- [Records shown]
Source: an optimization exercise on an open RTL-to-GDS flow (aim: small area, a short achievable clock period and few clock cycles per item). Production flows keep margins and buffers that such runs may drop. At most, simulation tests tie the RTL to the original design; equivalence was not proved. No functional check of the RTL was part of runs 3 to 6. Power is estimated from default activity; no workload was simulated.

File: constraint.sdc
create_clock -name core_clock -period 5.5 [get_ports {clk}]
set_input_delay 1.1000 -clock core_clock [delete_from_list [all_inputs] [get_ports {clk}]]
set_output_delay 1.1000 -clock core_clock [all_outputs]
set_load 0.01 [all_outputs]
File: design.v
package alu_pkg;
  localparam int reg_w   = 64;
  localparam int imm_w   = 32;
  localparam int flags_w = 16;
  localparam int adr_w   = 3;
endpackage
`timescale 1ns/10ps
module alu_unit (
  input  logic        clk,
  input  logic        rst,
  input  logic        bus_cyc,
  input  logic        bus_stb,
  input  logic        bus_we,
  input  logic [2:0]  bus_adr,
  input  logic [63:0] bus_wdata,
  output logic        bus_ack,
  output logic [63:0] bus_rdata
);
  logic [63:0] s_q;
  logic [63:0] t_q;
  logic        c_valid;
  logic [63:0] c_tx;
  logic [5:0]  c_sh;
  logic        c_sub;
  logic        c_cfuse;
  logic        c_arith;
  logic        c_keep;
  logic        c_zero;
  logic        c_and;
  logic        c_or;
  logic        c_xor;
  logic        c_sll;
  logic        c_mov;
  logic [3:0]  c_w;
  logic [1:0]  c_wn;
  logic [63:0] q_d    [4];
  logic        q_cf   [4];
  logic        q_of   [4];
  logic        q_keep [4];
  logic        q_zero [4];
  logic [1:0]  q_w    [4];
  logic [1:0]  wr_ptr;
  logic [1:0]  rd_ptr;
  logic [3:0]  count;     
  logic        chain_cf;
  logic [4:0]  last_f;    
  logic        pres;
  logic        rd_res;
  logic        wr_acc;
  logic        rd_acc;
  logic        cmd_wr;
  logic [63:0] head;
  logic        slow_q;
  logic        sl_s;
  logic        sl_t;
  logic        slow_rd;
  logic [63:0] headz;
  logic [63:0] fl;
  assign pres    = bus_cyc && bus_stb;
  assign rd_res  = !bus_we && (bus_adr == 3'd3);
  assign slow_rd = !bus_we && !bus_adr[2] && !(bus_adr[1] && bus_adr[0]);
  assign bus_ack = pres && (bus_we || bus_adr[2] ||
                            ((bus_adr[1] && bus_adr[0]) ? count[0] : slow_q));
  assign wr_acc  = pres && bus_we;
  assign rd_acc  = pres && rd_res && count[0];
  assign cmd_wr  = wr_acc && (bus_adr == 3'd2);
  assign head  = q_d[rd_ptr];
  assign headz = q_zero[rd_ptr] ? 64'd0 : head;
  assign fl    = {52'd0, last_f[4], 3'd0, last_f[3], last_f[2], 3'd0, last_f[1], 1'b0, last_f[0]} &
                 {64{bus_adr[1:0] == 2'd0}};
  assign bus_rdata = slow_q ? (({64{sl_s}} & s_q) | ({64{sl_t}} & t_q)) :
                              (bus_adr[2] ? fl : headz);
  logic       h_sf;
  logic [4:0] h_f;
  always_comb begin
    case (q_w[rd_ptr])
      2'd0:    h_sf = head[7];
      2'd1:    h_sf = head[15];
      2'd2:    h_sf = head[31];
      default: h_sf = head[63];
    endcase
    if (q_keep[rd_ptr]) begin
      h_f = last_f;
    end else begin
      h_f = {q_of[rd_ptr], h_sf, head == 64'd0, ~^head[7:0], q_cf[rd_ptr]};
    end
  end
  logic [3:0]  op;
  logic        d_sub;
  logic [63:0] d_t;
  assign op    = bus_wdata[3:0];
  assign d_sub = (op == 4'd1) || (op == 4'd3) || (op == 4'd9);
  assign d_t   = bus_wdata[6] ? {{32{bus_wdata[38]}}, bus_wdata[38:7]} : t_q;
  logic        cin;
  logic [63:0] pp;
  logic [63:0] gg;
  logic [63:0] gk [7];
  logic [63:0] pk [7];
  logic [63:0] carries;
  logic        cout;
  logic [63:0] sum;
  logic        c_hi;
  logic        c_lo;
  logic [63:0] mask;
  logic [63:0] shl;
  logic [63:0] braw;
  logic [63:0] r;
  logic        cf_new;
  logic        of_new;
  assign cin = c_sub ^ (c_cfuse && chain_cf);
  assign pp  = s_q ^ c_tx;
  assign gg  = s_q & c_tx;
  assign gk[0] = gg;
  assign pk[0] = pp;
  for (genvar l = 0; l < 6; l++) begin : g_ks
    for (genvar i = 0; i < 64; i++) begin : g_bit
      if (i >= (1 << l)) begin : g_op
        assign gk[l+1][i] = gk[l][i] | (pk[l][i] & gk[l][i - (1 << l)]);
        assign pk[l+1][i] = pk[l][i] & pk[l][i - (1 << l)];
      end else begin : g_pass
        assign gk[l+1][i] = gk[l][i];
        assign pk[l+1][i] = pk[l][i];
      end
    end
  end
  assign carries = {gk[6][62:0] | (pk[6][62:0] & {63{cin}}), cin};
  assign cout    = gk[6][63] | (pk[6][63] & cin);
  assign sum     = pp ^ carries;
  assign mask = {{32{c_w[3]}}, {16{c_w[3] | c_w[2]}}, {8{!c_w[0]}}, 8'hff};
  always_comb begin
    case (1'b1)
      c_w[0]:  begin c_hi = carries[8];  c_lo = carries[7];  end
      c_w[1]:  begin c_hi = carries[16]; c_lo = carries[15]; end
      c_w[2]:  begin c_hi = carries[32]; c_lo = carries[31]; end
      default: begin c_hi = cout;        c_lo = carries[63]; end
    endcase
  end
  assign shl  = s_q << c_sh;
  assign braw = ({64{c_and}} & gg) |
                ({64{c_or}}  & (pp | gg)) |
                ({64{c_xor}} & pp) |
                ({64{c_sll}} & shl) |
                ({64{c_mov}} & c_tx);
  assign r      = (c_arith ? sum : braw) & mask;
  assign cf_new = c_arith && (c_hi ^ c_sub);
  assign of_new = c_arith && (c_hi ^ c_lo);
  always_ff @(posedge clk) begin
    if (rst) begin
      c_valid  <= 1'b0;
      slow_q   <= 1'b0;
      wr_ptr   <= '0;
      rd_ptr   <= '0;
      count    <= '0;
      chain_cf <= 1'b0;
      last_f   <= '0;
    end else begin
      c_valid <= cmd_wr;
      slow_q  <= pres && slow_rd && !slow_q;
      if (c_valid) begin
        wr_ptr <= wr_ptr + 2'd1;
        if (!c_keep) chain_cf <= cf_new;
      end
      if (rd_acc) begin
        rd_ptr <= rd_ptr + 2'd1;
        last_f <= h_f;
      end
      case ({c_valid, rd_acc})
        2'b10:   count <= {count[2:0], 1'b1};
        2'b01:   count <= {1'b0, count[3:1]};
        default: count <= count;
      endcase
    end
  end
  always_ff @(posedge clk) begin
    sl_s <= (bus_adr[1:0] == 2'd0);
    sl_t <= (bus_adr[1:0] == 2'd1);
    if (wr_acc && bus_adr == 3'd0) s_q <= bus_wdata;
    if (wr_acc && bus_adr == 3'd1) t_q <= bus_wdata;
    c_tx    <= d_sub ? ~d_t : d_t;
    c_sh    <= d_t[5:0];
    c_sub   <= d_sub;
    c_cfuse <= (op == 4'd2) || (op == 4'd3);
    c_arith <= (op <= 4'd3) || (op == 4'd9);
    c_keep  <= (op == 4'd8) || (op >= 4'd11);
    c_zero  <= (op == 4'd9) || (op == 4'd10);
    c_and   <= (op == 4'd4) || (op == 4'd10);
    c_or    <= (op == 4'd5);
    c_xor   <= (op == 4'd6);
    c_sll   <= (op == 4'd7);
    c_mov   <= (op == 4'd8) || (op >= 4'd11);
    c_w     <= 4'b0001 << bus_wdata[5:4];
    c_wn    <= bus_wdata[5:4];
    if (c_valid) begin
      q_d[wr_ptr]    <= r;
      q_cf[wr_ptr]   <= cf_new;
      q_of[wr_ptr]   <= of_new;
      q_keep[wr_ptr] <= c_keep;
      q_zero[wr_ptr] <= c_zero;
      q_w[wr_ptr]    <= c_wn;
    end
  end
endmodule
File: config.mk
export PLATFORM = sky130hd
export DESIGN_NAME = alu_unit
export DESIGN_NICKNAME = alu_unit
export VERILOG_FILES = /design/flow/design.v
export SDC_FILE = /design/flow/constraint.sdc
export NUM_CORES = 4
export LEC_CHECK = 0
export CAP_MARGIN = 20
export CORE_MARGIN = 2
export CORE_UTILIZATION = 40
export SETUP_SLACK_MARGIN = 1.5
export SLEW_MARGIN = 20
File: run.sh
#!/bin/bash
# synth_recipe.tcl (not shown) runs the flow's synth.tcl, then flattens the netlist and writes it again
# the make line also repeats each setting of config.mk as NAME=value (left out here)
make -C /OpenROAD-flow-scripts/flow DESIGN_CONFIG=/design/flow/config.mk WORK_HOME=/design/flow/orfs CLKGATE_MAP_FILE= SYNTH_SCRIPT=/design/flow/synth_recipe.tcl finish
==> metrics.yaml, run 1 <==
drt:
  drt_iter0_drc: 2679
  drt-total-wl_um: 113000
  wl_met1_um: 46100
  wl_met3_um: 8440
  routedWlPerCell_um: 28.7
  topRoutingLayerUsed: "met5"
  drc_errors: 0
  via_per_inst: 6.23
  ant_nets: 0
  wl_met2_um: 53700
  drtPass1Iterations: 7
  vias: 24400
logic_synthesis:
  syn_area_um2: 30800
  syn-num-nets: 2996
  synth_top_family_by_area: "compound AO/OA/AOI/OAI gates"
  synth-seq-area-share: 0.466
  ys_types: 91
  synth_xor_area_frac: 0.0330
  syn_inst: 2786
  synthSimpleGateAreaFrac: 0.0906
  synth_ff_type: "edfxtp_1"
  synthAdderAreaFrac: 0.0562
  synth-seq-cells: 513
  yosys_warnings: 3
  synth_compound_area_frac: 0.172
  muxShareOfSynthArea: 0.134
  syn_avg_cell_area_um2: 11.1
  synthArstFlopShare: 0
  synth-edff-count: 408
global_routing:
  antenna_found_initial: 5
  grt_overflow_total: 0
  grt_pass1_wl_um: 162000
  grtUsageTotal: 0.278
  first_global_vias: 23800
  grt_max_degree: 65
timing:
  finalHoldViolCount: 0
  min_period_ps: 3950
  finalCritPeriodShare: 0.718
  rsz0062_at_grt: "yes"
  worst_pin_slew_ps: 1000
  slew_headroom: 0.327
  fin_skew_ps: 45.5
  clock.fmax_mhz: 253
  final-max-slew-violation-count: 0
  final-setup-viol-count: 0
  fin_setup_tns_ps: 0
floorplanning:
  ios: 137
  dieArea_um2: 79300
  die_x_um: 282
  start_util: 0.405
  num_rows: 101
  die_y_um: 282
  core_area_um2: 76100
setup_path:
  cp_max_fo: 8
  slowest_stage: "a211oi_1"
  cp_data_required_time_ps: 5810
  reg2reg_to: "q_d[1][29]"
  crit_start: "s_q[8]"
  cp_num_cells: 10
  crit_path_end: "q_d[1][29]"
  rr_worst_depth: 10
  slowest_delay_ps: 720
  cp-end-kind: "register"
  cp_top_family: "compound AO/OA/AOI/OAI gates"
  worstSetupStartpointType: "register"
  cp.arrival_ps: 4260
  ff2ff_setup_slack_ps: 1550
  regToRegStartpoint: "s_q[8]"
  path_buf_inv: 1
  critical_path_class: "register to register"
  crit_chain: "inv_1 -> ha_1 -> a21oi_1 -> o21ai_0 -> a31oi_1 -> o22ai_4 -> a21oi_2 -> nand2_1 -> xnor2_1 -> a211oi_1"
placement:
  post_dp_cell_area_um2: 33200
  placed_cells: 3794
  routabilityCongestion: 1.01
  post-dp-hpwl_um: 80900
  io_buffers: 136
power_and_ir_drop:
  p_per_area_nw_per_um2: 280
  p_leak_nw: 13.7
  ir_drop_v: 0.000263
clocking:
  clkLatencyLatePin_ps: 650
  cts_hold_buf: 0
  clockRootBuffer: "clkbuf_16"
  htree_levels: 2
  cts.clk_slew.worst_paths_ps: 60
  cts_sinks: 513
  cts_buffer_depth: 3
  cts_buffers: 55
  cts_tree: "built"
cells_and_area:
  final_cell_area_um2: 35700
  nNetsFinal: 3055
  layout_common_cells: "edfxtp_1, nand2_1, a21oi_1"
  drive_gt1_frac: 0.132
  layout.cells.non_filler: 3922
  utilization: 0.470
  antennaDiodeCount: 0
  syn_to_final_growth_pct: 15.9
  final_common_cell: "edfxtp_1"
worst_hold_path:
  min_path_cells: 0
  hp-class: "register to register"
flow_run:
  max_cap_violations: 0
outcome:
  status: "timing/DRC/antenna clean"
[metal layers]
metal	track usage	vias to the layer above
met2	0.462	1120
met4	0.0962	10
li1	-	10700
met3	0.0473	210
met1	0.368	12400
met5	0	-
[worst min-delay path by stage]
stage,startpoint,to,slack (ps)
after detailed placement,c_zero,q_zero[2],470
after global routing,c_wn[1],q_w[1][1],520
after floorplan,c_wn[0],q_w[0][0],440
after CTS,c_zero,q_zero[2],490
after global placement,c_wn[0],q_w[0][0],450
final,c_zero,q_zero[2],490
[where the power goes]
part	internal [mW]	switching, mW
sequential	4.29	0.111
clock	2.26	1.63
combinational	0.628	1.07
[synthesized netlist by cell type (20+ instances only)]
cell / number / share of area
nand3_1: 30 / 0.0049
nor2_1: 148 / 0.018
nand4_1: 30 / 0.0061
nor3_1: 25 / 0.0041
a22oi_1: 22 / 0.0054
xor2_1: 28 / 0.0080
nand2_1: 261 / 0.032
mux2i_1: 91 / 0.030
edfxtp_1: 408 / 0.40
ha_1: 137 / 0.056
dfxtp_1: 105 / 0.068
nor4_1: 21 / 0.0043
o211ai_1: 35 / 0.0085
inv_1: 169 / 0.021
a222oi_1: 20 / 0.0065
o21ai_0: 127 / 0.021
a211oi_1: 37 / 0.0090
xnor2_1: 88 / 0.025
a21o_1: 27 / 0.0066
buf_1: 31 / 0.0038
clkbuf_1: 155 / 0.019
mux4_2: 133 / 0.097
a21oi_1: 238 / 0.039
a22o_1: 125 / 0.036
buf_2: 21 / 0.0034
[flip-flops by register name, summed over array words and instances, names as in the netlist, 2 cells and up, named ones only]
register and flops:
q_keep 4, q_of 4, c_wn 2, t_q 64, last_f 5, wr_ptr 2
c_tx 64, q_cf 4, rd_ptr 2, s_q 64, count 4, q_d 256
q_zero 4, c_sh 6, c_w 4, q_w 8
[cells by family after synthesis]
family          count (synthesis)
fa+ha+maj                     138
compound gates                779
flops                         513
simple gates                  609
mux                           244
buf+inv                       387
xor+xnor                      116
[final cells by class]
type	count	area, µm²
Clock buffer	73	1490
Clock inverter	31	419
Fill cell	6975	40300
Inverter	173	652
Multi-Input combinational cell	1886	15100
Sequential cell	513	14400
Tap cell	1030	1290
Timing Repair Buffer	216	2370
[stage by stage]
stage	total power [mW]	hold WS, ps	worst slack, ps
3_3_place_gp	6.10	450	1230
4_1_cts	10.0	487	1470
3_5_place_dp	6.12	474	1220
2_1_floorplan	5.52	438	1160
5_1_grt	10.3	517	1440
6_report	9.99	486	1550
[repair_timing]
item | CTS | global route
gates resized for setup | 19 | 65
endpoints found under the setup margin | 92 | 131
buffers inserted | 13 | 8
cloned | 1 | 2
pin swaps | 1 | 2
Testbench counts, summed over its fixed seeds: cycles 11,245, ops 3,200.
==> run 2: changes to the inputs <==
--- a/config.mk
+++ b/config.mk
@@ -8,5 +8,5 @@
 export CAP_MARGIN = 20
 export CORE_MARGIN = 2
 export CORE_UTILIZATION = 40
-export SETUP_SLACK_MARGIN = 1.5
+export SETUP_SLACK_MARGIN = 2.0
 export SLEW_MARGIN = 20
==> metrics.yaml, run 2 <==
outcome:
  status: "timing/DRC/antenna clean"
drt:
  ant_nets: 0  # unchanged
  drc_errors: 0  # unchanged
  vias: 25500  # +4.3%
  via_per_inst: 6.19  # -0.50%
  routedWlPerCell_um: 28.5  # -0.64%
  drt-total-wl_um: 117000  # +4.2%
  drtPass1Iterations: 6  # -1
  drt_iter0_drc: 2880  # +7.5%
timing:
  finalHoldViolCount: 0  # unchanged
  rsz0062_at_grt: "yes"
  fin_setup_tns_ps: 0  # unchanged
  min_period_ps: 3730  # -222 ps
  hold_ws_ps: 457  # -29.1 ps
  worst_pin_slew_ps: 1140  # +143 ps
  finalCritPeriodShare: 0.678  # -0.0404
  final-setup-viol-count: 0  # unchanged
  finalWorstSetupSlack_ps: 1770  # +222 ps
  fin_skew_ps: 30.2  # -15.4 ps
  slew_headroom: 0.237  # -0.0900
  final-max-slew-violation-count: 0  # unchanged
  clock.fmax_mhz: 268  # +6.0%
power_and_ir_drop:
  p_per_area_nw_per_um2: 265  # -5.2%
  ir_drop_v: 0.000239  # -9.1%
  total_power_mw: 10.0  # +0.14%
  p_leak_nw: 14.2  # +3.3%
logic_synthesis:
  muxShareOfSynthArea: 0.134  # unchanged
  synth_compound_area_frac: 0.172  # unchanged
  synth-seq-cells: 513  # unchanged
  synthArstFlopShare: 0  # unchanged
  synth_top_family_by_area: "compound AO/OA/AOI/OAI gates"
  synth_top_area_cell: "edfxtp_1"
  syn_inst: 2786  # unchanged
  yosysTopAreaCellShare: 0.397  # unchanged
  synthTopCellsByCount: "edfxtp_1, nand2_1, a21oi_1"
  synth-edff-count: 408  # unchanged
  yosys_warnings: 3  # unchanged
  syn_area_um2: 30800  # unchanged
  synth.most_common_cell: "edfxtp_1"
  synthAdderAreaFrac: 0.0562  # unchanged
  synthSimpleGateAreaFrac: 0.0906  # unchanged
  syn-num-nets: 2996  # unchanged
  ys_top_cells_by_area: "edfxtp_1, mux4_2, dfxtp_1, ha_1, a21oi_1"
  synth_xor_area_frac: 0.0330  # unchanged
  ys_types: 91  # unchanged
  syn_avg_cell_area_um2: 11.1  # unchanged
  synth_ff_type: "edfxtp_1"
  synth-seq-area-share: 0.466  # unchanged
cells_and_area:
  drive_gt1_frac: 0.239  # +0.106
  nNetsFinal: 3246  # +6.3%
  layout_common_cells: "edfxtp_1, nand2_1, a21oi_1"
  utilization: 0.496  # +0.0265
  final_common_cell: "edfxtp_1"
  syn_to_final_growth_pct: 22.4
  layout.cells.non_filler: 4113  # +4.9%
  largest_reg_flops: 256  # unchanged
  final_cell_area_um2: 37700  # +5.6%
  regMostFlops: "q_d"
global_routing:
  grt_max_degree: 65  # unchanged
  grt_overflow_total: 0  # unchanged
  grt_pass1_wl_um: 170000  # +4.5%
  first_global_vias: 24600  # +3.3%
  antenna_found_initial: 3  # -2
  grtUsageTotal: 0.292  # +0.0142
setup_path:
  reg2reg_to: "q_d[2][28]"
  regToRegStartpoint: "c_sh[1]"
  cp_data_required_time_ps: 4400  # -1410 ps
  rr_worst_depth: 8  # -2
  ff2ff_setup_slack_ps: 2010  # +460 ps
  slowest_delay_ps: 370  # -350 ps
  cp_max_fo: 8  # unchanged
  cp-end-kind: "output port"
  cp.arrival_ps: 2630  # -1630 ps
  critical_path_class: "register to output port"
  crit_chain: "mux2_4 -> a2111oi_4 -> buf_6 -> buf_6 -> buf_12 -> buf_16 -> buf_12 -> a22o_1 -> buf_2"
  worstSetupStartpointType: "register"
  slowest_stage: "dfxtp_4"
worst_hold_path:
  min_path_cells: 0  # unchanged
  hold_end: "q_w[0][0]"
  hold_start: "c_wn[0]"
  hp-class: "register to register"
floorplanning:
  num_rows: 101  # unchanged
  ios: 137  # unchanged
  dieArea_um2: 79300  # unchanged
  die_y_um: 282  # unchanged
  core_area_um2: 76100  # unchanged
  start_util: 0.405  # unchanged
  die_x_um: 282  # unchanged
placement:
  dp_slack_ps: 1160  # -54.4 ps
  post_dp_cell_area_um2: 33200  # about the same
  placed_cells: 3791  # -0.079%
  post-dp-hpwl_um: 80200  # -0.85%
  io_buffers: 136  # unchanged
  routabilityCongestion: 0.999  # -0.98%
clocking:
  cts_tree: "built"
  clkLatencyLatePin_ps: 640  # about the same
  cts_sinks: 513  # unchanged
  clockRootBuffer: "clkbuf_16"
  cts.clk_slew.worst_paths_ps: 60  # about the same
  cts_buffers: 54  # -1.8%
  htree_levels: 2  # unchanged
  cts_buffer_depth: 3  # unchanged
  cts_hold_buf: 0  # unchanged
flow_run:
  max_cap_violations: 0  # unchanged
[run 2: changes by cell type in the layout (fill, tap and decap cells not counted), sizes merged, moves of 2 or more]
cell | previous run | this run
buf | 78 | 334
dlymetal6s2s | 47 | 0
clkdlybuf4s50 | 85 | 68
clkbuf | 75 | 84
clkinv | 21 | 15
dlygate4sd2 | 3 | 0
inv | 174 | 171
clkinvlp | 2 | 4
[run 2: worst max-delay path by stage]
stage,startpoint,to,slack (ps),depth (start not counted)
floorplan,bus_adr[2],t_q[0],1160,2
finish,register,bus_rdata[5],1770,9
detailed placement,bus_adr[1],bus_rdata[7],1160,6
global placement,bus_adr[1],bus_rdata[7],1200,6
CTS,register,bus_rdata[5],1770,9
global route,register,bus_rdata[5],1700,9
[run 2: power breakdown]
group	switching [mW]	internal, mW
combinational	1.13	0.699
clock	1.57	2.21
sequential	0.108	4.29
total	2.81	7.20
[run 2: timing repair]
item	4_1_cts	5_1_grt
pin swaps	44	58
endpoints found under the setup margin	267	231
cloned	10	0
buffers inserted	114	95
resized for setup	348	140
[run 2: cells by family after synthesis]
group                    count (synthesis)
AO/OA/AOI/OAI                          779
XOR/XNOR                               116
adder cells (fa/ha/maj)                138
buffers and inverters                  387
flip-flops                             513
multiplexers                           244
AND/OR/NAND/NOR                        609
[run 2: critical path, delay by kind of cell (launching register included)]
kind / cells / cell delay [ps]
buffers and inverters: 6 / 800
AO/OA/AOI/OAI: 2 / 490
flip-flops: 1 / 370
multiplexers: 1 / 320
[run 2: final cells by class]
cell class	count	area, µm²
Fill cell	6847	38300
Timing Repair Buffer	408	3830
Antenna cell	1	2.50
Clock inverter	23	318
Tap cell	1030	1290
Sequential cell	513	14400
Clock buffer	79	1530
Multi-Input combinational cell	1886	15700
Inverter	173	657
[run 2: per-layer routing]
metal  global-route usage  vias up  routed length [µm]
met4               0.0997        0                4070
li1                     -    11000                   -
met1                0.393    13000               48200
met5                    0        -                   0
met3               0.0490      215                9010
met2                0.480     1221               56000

- [What to produce]
State how many lines in the entries hold the word "headz", giving the number alone.

- [Solution to the problem]
3